The HDX team came to us with a list of 150 commonly used baseline indicators and the links to the 20 or so websites where they could be found. Many of these indicators were national level and available yearly, going back for 20 or 30 years. The team imagined that if we could “scrape” all of this data so that it was retrievable in one place, it would save people time. This extra time could instead be used to find and share the operational data that is produced during a crisis response, but which is much harder to get.
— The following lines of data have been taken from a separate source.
## src/rtl/rvfpm_xif_issuer.sv

```systemverilog
// rvfpm_xif_issuer: buffers core FP requests, issues them to the FPU in ID order, and tracks
// outstanding IDs so that results or timeouts retire to the core with status.
module rvfpm_xif_issuer #(
    parameter int X_ID_WIDTH      = 4,
    parameter int FIFO_DEPTH      = 4,
    parameter int MAX_OUTSTANDING = 8,
    parameter int TIMEOUT_CYCLES  = 64
) (
    input  logic                  ck,
    input  logic                  rst,
    input  logic                  flush,
    input  logic                  req_valid,
    output logic                  req_ready,
    input  logic [31:0]           req_instr,
    input  logic [31:0]           req_xreg,
    input  logic [31:0]           req_mem,
    input  logic                  fpu_full,
    output logic                  fpu_enable,
    output logic [31:0]           fpu_instruction,
    output logic [X_ID_WIDTH-1:0] fpu_id,
    output logic [31:0]           fpu_data_fromXreg,
    output logic [31:0]           fpu_data_fromMem,
    input  logic                  fpu_res_valid,
    input  logic [X_ID_WIDTH-1:0] fpu_res_id,
    input  logic [31:0]           fpu_res_data,
    input  logic                  fpu_res_to_mem,
    output logic                  ret_valid,
    output logic [X_ID_WIDTH-1:0] ret_id,
    output logic [31:0]           ret_data,
    output logic                  ret_to_mem,
    output logic                  ret_error,
    output logic [X_ID_WIDTH:0]   outstanding,
    output logic                  busy
);
    localparam int SB = 1 << X_ID_WIDTH;
    localparam int PW = $clog2(FIFO_DEPTH);
    localparam int AW = $clog2(TIMEOUT_CYCLES + 1);
    localparam logic [PW:0] FULL = (PW+1)'(FIFO_DEPTH);
    localparam logic [X_ID_WIDTH:0] CAP = (X_ID_WIDTH+1)'(MAX_OUTSTANDING);
    localparam logic [AW-1:0] TMO = AW'(TIMEOUT_CYCLES);

    logic [95:0]           fifo_q [FIFO_DEPTH];
    logic [95:0]           fifo_d [FIFO_DEPTH];
    logic [PW-1:0]         rd_q, rd_d, wr_q, wr_d;
    logic [PW:0]           cnt_q, cnt_d;
    logic [X_ID_WIDTH-1:0] nid_q, nid_d;
    logic [SB-1:0]         sbv_q, sbv_d;
    logic [AW-1:0]         age_q [SB];
    logic [AW-1:0]         age_d [SB];
    logic [X_ID_WIDTH:0]   out_q, out_d;
    logic                  en_q, en_d;
    logic [95:0]           pay_q, pay_d;
    logic [X_ID_WIDTH-1:0] id_q, id_d;
    logic                  rv_q, rv_d;
    logic [X_ID_WIDTH-1:0] rid_q, rid_d;
    logic [31:0]           rdat_q, rdat_d;
    logic                  rmem_q, rmem_d, rerr_q, rerr_d;
    logic                  empty, push, issue, byp, hit, ok, to_hit, clr;
    logic [X_ID_WIDTH-1:0] to_idx, clr_idx;
    logic [95:0]           head;

    assign empty             = cnt_q == '0;
    assign req_ready         = cnt_q != FULL;
    assign busy              = !empty || out_q != '0;
    assign fpu_enable        = en_q;
    assign {fpu_instruction, fpu_data_fromXreg, fpu_data_fromMem} = pay_q;
    assign fpu_id            = id_q;
    assign ret_valid         = rv_q;
    assign ret_id            = rid_q;
    assign ret_data          = rdat_q;
    assign ret_to_mem        = rmem_q;
    assign ret_error         = rerr_q;
    assign outstanding       = out_q;

    always_comb begin
        fifo_d = fifo_q;
        rd_d   = rd_q;
        wr_d   = wr_q;
        nid_d  = nid_q;
        sbv_d  = sbv_q;
        pay_d  = pay_q;
        id_d   = id_q;
        rid_d  = rid_q;
        rdat_d = rdat_q;
        rmem_d = rmem_q;
        rerr_d = rerr_q;
        to_hit = 1'b0;
        to_idx = '0;
        // descending scan so the lowest timed-out index wins
        for (int i = SB - 1; i >= 0; i--) begin
            age_d[i] = (sbv_q[i] && age_q[i] != TMO) ? age_q[i] + AW'(1) : age_q[i];
            if (sbv_q[i] && age_q[i] == TMO) begin
                to_hit = 1'b1;
                to_idx = X_ID_WIDTH'(i);
            end
        end
        push    = req_valid && req_ready && !flush;
        head    = empty ? {req_instr, req_xreg, req_mem} : fifo_q[rd_q];
        issue   = (!empty || push) && !fpu_full && out_q < CAP && !sbv_q[nid_q] && !flush;
        byp     = issue && empty;
        hit     = sbv_q[fpu_res_id];
        ok      = fpu_res_valid && hit;
        rv_d    = !flush && (fpu_res_valid || to_hit);
        clr     = rv_d && (ok || !fpu_res_valid);
        clr_idx = fpu_res_valid ? fpu_res_id : to_idx;
        en_d    = issue;
        if (push && !byp) begin
            fifo_d[wr_q] = {req_instr, req_xreg, req_mem};
            wr_d         = wr_q + PW'(1);
        end
        if (issue) begin
            pay_d        = head;
            id_d         = nid_q;
            nid_d        = nid_q + X_ID_WIDTH'(1);
            sbv_d[nid_q] = 1'b1;
            age_d[nid_q] = '0;
            rd_d         = byp ? rd_q : rd_q + PW'(1);
        end
        cnt_d = cnt_q + (PW+1)'(push && !byp) - (PW+1)'(issue && !byp);
        if (rv_d) begin
            rid_d  = clr_idx;
            rdat_d = ok ? fpu_res_data : '0;
            rmem_d = ok && fpu_res_to_mem;
            rerr_d = !ok;
        end
        if (clr) sbv_d[clr_idx] = 1'b0;
        out_d = out_q + (X_ID_WIDTH+1)'(issue) - (X_ID_WIDTH+1)'(clr);
        if (flush) begin
            rd_d  = '0;
            wr_d  = '0;
            cnt_d = '0;
            sbv_d = '0;
            out_d = '0;
        end
    end

    always_ff @(posedge ck or posedge rst) begin
        if (rst) begin
            for (int i = 0; i < FIFO_DEPTH; i++) fifo_q[i] <= '0;
            for (int i = 0; i < SB; i++) age_q[i] <= '0;
            rd_q   <= '0;
            wr_q   <= '0;
            cnt_q  <= '0;
            nid_q  <= '0;
            sbv_q  <= '0;
            out_q  <= '0;
            en_q   <= 1'b0;
            pay_q  <= '0;
            id_q   <= '0;
            rv_q   <= 1'b0;
            rid_q  <= '0;
            rdat_q <= '0;
            rmem_q <= 1'b0;
            rerr_q <= 1'b0;
        end else begin
            fifo_q <= fifo_d;
            age_q  <= age_d;
            rd_q   <= rd_d;
            wr_q   <= wr_d;
            cnt_q  <= cnt_d;
            nid_q  <= nid_d;
            sbv_q  <= sbv_d;
            out_q  <= out_d;
            en_q   <= en_d;
            pay_q  <= pay_d;
            id_q   <= id_d;
            rv_q   <= rv_d;
            rid_q  <= rid_d;
            rdat_q <= rdat_d;
            rmem_q <= rmem_d;
            rerr_q <= rerr_d;
        end
    end
endmodule

```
For the uninitiated, web scraping involves the following steps:

  • Finding the web page on which the data resides, and then programming a computer to retrieve it. So basically teaching the computer how to get the data. This can be non-trivial, since the data may be published by country or by year on separate pages.
  • Transforming the data into the required format. The data we scraped went into a database, so we needed to “normalize” country names, dates and values. For example, data for the United Kingdom might be labelled “UK”, “GB”, “British Isles”, “the United Kingdom” and so forth. But in the database, all the data relating to the same geographic entity needs to have the same label. Similarly with dates: 12 July 2013, July 12th 2013, 2013-07-12, 12/07/2013 and 07/12/2013 all refer to the same day.

We collected about 300,000 data points going back over 60 years from 19 sources (see visual below). The code that retrieves the data is scheduled to run every day, so that when new data appears on a source’s webpage, it is collected almost immediately.

Even before we finished, HDX analysts were able to create basic visualizations showing how baseline data compares across countries. Here are a couple of examples highlighting the trend line for HDX pilot countries:

All of this data will soon be available through the HDX Repository. It will be presented by country with all indicators and by indicator for all countries in CSV and XLSX formats. If you would like to see the complete list of indicators, the HDX team has included a sample spreadsheet for Colombia here. Have we missed any indicators or sources? Please send feedback to hdx@un.org.

I hope that this data is useful to the humanitarian community. The HDX team was great to work with, and I’m looking forward to the next stage of the project.